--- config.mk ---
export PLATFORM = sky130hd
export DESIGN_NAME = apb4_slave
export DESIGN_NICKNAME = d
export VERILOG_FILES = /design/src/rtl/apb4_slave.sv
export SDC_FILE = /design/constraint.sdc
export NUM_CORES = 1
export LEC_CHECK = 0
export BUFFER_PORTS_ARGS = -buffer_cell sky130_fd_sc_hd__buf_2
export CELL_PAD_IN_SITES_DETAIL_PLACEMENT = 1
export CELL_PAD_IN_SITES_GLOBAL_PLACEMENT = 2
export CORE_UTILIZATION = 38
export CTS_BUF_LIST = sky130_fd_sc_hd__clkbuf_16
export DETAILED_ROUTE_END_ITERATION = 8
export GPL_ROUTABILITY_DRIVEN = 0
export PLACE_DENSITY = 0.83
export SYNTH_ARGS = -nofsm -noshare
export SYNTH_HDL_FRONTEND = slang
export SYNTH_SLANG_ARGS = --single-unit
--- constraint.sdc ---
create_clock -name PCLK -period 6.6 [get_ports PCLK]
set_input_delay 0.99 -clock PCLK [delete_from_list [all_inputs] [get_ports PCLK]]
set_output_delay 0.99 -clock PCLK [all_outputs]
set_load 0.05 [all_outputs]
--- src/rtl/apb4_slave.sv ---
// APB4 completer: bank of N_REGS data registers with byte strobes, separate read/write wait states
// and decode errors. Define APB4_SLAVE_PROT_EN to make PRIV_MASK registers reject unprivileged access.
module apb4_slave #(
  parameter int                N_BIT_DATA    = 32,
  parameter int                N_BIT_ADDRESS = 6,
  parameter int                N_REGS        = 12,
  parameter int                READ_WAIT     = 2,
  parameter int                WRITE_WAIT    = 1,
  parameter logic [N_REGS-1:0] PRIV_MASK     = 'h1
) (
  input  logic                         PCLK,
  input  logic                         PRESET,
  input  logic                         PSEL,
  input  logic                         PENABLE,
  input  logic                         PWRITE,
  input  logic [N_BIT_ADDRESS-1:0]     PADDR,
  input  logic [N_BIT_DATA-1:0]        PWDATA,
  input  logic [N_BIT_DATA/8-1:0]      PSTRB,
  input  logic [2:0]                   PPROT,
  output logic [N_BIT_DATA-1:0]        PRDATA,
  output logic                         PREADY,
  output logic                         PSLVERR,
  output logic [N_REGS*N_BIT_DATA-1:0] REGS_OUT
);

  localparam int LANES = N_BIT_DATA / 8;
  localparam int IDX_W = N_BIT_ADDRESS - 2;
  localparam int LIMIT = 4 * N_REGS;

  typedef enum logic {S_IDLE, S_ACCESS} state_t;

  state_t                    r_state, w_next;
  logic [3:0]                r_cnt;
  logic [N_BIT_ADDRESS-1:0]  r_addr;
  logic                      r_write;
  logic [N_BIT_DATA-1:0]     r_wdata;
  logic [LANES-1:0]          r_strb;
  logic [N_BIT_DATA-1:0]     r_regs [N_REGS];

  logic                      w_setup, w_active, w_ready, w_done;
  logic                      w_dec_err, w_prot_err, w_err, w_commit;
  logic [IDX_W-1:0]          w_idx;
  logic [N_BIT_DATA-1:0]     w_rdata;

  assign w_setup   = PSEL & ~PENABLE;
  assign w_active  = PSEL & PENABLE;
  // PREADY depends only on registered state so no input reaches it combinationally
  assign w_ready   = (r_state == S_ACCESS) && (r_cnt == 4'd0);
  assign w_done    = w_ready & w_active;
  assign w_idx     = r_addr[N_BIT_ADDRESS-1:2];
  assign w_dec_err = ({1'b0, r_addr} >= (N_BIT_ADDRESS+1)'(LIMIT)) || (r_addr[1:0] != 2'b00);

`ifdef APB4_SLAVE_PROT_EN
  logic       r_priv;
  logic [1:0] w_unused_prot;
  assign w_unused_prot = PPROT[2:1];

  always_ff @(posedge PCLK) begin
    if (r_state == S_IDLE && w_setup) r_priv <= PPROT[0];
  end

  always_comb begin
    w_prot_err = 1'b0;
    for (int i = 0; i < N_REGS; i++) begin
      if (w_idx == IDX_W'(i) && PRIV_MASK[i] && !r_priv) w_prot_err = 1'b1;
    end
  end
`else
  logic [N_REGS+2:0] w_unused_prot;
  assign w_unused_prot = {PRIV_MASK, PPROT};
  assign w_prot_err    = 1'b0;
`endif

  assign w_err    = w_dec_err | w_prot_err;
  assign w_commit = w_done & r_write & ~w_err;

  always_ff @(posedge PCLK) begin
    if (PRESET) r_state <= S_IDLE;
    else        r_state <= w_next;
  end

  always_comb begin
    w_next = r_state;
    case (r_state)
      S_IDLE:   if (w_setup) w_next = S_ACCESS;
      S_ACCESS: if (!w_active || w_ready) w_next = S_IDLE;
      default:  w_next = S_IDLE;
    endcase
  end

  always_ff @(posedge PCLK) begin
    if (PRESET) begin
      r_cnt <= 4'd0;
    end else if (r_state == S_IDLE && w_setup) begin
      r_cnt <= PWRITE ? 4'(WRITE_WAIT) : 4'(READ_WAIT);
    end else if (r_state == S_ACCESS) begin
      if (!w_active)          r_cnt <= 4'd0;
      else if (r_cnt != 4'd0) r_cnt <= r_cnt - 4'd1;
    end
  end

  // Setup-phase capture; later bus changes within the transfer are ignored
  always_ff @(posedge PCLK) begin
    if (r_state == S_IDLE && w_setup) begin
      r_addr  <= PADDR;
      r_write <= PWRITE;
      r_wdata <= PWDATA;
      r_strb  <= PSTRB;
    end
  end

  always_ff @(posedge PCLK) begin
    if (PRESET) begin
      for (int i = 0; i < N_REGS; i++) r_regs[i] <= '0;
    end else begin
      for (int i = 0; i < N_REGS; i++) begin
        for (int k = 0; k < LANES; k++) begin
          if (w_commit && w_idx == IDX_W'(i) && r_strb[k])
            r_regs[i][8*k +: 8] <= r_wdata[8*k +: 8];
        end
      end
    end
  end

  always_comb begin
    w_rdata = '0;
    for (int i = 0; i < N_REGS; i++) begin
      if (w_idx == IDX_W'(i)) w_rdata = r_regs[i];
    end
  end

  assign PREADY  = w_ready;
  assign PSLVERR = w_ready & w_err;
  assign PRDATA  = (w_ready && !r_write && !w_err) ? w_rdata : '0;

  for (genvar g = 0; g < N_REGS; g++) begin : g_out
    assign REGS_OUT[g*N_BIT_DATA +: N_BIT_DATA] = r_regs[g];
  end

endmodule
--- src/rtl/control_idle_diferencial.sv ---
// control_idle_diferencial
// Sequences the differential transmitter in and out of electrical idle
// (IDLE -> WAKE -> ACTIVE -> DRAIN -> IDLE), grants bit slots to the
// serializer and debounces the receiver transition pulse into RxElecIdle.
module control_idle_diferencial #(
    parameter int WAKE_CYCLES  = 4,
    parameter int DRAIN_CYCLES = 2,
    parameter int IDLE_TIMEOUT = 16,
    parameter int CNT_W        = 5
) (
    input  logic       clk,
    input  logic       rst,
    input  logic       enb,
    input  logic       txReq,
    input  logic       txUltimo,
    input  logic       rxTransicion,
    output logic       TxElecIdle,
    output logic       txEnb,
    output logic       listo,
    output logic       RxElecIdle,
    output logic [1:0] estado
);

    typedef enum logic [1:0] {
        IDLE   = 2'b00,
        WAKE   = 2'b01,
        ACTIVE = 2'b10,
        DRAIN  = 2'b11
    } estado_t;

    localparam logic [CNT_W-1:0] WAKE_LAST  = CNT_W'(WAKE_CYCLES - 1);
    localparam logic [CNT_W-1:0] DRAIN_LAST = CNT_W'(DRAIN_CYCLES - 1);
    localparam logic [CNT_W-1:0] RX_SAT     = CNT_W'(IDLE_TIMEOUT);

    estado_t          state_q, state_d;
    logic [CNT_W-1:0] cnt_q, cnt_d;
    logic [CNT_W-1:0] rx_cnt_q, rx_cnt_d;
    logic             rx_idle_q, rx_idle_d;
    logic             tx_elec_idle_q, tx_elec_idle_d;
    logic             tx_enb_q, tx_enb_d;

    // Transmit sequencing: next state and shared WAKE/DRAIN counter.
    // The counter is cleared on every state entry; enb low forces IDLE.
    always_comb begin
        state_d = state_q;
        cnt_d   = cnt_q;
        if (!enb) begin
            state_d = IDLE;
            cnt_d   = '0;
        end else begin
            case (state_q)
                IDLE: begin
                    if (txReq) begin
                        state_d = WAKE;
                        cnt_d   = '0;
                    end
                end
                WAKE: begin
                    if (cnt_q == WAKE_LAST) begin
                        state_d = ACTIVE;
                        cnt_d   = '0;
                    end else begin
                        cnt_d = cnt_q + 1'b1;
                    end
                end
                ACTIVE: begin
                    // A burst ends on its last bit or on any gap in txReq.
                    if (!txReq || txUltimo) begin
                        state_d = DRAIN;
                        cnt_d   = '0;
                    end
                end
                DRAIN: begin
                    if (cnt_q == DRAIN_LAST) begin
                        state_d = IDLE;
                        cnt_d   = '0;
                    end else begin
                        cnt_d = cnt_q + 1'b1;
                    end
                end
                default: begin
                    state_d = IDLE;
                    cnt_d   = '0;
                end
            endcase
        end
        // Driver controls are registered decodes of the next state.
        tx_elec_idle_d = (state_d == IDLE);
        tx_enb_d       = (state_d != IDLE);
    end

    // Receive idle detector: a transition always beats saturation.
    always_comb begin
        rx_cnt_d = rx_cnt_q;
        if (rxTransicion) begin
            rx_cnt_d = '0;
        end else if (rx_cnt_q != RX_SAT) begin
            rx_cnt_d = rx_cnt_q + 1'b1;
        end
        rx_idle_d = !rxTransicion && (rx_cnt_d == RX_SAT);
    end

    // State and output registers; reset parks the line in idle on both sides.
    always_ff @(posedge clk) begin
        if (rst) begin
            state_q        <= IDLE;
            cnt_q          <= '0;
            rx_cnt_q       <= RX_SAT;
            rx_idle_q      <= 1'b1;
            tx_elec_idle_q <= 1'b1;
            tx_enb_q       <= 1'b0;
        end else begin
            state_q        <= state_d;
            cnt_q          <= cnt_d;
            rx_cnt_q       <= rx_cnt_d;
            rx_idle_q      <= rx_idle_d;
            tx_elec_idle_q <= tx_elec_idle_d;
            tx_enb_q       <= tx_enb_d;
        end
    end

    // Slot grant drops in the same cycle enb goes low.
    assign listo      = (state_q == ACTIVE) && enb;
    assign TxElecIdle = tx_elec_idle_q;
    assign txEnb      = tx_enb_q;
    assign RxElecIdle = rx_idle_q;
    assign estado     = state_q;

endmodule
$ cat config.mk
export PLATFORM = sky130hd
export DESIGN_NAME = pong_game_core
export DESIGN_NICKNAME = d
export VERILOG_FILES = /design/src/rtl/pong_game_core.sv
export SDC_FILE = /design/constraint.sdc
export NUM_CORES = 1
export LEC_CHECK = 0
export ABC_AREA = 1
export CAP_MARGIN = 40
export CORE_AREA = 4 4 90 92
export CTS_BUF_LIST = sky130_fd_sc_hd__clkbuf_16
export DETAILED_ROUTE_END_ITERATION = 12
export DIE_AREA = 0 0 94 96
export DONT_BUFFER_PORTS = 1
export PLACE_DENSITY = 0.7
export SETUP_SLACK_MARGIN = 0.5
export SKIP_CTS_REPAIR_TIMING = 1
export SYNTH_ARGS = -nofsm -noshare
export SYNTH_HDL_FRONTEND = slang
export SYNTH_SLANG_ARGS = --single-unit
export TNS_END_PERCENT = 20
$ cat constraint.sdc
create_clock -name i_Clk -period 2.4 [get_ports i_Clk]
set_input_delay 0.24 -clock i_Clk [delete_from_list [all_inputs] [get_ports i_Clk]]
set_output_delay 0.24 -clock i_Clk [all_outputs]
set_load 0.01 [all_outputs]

● ● ●

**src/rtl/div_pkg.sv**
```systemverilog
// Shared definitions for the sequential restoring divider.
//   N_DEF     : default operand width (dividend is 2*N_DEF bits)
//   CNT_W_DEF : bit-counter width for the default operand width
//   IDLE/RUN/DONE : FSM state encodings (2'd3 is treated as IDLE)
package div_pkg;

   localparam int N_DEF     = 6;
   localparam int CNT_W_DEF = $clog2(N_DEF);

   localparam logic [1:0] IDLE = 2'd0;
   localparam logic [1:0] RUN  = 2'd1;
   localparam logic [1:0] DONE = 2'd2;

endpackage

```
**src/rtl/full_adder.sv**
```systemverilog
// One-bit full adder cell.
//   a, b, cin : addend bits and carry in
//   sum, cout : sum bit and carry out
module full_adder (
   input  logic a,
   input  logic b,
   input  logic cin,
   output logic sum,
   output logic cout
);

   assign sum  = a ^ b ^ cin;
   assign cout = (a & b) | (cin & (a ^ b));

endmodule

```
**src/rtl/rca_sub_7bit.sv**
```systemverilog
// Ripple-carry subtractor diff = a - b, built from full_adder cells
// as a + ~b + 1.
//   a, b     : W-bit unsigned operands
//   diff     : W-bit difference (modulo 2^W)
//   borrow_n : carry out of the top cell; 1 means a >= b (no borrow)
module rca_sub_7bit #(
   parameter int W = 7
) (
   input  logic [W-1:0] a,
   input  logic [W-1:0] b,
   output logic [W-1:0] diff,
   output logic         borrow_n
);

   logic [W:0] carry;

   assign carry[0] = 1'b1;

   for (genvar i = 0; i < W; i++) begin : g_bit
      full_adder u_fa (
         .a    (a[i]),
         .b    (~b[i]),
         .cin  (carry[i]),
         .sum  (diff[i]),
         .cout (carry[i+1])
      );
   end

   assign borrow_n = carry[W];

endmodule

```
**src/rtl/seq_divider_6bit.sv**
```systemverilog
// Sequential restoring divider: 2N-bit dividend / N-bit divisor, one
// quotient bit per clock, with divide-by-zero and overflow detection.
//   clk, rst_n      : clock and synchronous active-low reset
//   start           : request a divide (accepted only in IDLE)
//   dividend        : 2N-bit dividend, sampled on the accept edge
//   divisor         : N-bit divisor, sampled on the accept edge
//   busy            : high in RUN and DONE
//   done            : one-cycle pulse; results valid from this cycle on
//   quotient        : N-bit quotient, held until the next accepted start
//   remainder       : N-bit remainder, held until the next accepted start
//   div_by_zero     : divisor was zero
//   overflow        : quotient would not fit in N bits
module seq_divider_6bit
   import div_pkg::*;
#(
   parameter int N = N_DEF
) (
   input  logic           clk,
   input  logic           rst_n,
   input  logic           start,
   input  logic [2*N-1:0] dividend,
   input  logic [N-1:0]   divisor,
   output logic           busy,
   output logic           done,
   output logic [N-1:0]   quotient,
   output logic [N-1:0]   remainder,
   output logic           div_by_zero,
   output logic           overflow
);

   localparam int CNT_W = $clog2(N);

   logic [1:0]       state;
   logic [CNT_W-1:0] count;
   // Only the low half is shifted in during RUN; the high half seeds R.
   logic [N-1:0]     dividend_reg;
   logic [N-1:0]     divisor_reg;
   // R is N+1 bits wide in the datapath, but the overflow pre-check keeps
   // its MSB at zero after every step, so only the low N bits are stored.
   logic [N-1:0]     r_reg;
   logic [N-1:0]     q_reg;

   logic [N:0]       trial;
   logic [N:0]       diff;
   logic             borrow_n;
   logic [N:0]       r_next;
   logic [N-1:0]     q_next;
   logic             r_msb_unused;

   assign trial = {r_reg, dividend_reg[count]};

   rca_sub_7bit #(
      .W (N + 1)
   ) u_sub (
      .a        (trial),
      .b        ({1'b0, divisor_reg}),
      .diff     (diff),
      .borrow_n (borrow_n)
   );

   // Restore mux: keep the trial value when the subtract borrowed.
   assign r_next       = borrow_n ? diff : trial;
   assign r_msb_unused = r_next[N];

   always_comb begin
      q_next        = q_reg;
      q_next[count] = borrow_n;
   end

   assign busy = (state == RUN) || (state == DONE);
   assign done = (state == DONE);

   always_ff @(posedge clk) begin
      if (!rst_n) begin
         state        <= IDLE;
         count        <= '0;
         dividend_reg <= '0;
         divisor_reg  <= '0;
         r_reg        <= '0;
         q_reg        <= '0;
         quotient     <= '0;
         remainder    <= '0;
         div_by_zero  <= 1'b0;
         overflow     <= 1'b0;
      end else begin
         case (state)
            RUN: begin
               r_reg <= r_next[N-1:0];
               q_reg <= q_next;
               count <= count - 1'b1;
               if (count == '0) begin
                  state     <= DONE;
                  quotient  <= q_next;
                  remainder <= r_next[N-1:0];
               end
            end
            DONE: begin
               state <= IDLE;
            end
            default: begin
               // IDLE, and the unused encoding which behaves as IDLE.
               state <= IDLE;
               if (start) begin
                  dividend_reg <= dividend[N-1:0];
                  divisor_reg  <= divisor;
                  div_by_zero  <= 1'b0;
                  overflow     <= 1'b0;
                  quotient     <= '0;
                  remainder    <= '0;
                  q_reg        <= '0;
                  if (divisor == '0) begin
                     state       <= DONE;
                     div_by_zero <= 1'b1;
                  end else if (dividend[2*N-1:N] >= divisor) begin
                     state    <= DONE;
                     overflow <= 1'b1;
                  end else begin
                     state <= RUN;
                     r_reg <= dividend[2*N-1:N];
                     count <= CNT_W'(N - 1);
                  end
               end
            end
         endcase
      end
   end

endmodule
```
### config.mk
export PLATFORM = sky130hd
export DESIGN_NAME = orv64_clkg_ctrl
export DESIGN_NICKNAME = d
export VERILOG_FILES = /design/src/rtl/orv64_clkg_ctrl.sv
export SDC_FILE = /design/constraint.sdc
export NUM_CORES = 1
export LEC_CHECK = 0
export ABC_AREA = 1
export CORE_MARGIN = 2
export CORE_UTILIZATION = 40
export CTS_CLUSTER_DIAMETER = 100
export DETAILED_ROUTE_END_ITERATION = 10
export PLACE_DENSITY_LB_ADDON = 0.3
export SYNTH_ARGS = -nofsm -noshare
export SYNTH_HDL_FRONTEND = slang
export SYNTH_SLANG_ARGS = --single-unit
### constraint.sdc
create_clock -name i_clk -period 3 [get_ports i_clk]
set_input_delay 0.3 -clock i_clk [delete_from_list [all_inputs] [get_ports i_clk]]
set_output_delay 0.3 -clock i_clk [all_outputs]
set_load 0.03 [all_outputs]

● ● ●

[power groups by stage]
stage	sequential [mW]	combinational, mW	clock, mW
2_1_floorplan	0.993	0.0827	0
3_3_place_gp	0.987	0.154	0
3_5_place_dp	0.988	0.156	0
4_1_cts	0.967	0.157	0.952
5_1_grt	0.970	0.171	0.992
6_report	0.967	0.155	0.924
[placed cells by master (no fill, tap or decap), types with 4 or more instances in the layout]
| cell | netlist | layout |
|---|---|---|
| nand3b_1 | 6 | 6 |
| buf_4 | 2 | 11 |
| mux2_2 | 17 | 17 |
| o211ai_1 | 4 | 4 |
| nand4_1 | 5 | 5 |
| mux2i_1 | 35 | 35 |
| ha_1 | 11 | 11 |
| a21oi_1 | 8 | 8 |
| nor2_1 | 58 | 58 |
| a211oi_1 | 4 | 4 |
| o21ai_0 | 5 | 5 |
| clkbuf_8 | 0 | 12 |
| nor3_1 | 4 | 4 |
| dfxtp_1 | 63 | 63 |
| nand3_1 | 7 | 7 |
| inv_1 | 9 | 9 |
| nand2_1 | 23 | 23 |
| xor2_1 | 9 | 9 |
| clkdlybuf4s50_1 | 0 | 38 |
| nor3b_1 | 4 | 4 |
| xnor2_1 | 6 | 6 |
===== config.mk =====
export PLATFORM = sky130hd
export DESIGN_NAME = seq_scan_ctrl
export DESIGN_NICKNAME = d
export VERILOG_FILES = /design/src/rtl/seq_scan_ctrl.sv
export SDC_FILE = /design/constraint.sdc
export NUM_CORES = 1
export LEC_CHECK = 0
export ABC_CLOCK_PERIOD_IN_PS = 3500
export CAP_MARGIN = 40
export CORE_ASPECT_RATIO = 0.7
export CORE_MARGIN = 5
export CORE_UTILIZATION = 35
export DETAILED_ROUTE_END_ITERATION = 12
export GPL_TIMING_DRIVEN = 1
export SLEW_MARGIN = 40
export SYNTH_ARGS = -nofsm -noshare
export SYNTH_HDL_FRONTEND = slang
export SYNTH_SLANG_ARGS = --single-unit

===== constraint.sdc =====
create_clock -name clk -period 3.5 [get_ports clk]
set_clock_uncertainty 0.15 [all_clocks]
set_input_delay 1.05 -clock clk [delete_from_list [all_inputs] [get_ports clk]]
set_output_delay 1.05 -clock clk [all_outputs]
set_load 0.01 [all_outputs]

● ● ●

→ **ACTION ITEM**
Taking the material above, extract exactly and only the lines from the line with "nor3_1 | 4 | 4 |" to the line with "nor3b_1 | 4 | 4 |", inclusive of both.

→ **REPLY**
| nor3_1 | 4 | 4 |
| dfxtp_1 | 63 | 63 |
| nand3_1 | 7 | 7 |
| inv_1 | 9 | 9 |
| nand2_1 | 23 | 23 |
| xor2_1 | 9 | 9 |
| clkdlybuf4s50_1 | 0 | 38 |
| nor3b_1 | 4 | 4 |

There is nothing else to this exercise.